# Extracted information
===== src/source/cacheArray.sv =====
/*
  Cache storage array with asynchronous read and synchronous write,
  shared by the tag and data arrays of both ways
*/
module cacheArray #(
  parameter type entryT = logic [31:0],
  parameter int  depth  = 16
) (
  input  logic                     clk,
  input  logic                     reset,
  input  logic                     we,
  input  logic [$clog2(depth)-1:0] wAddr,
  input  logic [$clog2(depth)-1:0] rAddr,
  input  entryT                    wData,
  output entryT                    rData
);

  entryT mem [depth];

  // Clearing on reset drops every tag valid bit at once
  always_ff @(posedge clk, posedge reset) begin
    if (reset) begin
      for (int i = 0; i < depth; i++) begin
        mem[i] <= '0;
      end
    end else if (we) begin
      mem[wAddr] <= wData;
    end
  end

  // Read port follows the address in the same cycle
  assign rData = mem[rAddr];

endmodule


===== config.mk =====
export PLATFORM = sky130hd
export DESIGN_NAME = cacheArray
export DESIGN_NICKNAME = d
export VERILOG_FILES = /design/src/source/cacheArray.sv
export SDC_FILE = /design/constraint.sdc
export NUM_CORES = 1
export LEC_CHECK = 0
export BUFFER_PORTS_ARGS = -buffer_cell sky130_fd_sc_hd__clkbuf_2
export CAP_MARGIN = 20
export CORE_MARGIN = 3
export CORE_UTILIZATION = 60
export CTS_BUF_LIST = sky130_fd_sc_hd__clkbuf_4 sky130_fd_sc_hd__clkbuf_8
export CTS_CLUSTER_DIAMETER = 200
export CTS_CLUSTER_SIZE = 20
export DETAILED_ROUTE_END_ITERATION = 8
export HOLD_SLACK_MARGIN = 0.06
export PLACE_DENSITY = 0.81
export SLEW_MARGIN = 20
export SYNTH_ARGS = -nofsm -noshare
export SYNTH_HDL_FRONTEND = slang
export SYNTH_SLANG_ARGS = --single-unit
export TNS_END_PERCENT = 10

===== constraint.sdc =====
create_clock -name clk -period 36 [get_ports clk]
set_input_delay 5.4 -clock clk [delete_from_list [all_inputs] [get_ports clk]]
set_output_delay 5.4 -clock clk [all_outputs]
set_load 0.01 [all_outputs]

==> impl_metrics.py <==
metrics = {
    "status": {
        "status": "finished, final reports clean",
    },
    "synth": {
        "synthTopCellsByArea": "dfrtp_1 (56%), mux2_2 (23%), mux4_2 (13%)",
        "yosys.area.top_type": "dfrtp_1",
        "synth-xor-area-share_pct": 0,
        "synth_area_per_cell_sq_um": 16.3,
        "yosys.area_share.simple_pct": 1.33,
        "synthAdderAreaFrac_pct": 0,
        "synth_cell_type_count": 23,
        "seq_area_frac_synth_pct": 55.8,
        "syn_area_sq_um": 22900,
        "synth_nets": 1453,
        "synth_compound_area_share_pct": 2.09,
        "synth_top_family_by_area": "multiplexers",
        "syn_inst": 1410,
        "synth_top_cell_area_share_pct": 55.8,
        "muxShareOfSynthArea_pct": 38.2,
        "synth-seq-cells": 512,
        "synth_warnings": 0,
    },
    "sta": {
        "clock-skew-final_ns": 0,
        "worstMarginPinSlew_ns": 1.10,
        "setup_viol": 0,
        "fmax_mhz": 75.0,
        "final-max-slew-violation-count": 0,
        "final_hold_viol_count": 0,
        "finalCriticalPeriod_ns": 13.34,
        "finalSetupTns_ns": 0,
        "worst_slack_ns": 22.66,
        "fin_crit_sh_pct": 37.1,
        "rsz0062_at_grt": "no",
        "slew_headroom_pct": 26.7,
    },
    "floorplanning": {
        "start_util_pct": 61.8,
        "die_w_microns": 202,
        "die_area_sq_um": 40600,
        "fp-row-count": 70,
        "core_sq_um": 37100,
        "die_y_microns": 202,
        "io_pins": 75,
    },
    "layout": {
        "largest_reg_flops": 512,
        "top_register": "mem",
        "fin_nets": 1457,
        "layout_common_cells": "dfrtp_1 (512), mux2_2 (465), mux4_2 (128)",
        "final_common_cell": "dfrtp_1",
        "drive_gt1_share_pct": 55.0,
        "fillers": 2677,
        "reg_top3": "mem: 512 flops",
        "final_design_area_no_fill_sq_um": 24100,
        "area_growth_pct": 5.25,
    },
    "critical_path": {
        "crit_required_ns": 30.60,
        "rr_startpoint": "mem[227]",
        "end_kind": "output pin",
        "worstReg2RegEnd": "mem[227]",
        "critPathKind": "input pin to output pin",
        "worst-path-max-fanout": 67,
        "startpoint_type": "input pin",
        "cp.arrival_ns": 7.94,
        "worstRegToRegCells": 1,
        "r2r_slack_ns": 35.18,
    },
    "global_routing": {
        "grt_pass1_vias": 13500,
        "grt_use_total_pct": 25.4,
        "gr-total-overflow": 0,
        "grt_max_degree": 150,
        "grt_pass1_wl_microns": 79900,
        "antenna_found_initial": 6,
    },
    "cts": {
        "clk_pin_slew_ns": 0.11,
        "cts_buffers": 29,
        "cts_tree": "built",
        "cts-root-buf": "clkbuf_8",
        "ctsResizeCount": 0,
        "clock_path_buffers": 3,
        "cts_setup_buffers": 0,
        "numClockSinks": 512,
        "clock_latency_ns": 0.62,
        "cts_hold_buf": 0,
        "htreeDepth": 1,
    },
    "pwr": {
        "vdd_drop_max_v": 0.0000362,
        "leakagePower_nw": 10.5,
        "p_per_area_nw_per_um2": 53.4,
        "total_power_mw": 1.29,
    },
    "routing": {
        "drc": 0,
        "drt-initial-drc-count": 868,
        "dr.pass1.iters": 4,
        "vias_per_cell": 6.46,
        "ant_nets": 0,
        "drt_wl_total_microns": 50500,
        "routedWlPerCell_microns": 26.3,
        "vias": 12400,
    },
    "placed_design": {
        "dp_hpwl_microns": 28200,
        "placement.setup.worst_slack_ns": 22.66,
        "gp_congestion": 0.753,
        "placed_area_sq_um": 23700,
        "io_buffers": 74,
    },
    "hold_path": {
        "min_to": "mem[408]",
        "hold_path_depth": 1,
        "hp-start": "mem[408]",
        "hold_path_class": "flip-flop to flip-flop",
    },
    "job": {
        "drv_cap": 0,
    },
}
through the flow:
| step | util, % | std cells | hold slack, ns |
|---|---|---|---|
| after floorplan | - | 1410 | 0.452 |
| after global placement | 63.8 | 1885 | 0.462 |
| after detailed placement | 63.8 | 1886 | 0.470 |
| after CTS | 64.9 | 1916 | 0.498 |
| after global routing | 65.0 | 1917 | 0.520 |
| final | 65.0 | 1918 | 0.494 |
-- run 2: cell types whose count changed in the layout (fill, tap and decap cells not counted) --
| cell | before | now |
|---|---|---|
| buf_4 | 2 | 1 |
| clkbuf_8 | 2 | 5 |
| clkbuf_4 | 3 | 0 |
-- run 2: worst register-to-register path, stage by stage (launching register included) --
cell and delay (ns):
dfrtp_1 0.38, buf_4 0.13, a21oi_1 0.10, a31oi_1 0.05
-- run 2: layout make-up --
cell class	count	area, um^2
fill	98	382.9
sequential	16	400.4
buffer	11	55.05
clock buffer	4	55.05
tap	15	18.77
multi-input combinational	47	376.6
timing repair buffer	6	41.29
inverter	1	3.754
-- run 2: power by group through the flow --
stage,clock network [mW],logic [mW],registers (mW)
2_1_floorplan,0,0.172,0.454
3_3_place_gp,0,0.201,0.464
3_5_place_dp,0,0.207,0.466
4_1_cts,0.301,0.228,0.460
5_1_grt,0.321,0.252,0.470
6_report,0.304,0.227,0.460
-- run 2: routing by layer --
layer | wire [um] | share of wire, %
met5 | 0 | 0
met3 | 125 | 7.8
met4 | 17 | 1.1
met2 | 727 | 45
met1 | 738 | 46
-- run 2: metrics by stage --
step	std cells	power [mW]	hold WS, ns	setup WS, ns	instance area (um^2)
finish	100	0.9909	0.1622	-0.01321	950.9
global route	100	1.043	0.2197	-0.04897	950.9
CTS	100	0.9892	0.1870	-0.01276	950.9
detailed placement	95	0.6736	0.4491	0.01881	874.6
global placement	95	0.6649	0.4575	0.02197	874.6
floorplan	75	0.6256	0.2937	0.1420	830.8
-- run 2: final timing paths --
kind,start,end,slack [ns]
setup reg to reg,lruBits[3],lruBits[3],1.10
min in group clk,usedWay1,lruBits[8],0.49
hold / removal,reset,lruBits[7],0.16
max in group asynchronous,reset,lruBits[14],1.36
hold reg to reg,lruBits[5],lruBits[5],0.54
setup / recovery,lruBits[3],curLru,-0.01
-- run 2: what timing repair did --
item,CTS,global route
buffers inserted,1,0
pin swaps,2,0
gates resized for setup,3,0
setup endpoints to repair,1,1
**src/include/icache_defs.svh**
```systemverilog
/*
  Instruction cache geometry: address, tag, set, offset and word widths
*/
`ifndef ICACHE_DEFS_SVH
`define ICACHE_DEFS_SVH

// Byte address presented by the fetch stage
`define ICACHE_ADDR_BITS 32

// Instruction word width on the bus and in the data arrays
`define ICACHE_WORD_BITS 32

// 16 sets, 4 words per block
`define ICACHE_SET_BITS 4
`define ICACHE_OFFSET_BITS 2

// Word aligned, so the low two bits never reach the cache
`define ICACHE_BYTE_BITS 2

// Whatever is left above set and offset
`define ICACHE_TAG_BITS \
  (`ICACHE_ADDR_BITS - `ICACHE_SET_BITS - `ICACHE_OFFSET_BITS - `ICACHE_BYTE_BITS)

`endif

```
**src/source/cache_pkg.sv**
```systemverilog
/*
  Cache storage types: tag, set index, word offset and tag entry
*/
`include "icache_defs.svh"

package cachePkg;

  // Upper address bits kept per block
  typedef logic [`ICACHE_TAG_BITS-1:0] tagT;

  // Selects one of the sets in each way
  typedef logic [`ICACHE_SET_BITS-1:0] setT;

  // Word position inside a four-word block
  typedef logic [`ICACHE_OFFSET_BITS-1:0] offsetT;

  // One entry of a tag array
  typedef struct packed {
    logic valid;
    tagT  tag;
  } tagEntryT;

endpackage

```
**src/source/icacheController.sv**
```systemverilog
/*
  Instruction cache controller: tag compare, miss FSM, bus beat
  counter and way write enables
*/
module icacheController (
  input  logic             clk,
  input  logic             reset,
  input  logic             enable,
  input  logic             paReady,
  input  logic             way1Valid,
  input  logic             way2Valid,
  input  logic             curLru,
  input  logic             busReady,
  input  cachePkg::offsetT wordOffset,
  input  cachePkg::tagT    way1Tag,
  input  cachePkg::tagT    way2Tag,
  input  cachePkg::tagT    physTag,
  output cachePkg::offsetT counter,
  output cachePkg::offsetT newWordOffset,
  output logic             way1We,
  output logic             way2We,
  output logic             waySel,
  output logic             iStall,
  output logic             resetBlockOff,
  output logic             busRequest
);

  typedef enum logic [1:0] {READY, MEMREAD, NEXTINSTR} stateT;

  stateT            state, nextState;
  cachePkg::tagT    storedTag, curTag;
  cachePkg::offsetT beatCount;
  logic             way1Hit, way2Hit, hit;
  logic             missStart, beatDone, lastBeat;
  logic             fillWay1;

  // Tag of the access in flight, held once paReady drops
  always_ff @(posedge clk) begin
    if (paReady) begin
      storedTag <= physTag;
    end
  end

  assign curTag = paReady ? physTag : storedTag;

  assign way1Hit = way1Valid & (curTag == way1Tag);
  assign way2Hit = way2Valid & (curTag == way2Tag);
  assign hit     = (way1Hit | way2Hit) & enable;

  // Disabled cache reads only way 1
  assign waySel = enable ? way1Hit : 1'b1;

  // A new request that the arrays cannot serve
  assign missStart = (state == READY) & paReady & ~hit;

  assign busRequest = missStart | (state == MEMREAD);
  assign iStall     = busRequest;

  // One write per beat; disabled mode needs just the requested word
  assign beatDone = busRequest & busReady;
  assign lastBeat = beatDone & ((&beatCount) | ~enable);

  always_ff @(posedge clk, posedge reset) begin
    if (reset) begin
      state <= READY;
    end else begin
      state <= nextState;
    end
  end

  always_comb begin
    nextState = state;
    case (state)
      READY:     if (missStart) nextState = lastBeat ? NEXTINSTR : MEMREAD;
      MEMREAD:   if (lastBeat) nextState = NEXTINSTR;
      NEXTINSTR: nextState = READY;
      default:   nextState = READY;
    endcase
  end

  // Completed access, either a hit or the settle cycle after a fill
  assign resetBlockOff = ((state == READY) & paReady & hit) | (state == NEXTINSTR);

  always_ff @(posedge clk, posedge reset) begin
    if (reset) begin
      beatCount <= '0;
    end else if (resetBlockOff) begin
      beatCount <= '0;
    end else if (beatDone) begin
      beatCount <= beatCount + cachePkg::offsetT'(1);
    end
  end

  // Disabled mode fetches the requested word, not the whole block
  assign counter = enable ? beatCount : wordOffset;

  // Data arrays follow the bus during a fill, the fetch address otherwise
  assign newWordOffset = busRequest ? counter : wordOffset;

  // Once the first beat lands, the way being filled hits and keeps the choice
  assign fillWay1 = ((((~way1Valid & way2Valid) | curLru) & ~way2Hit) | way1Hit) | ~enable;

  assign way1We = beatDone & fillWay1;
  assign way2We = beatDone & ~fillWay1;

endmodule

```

# Directions
Please transcribe only the lines in the records above running from the line that has "hold / removal,reset,lruBits[7],0.16" through the line that has "gates resized for setup,3,0", both included, exactly as they appear.

# Exercise answer
hold / removal,reset,lruBits[7],0.16
max in group asynchronous,reset,lruBits[14],1.36
hold reg to reg,lruBits[5],lruBits[5],0.54
setup / recovery,lruBits[3],curLru,-0.01
-- run 2: what timing repair did --
item,CTS,global route
buffers inserted,1,0
pin swaps,2,0
gates resized for setup,3,0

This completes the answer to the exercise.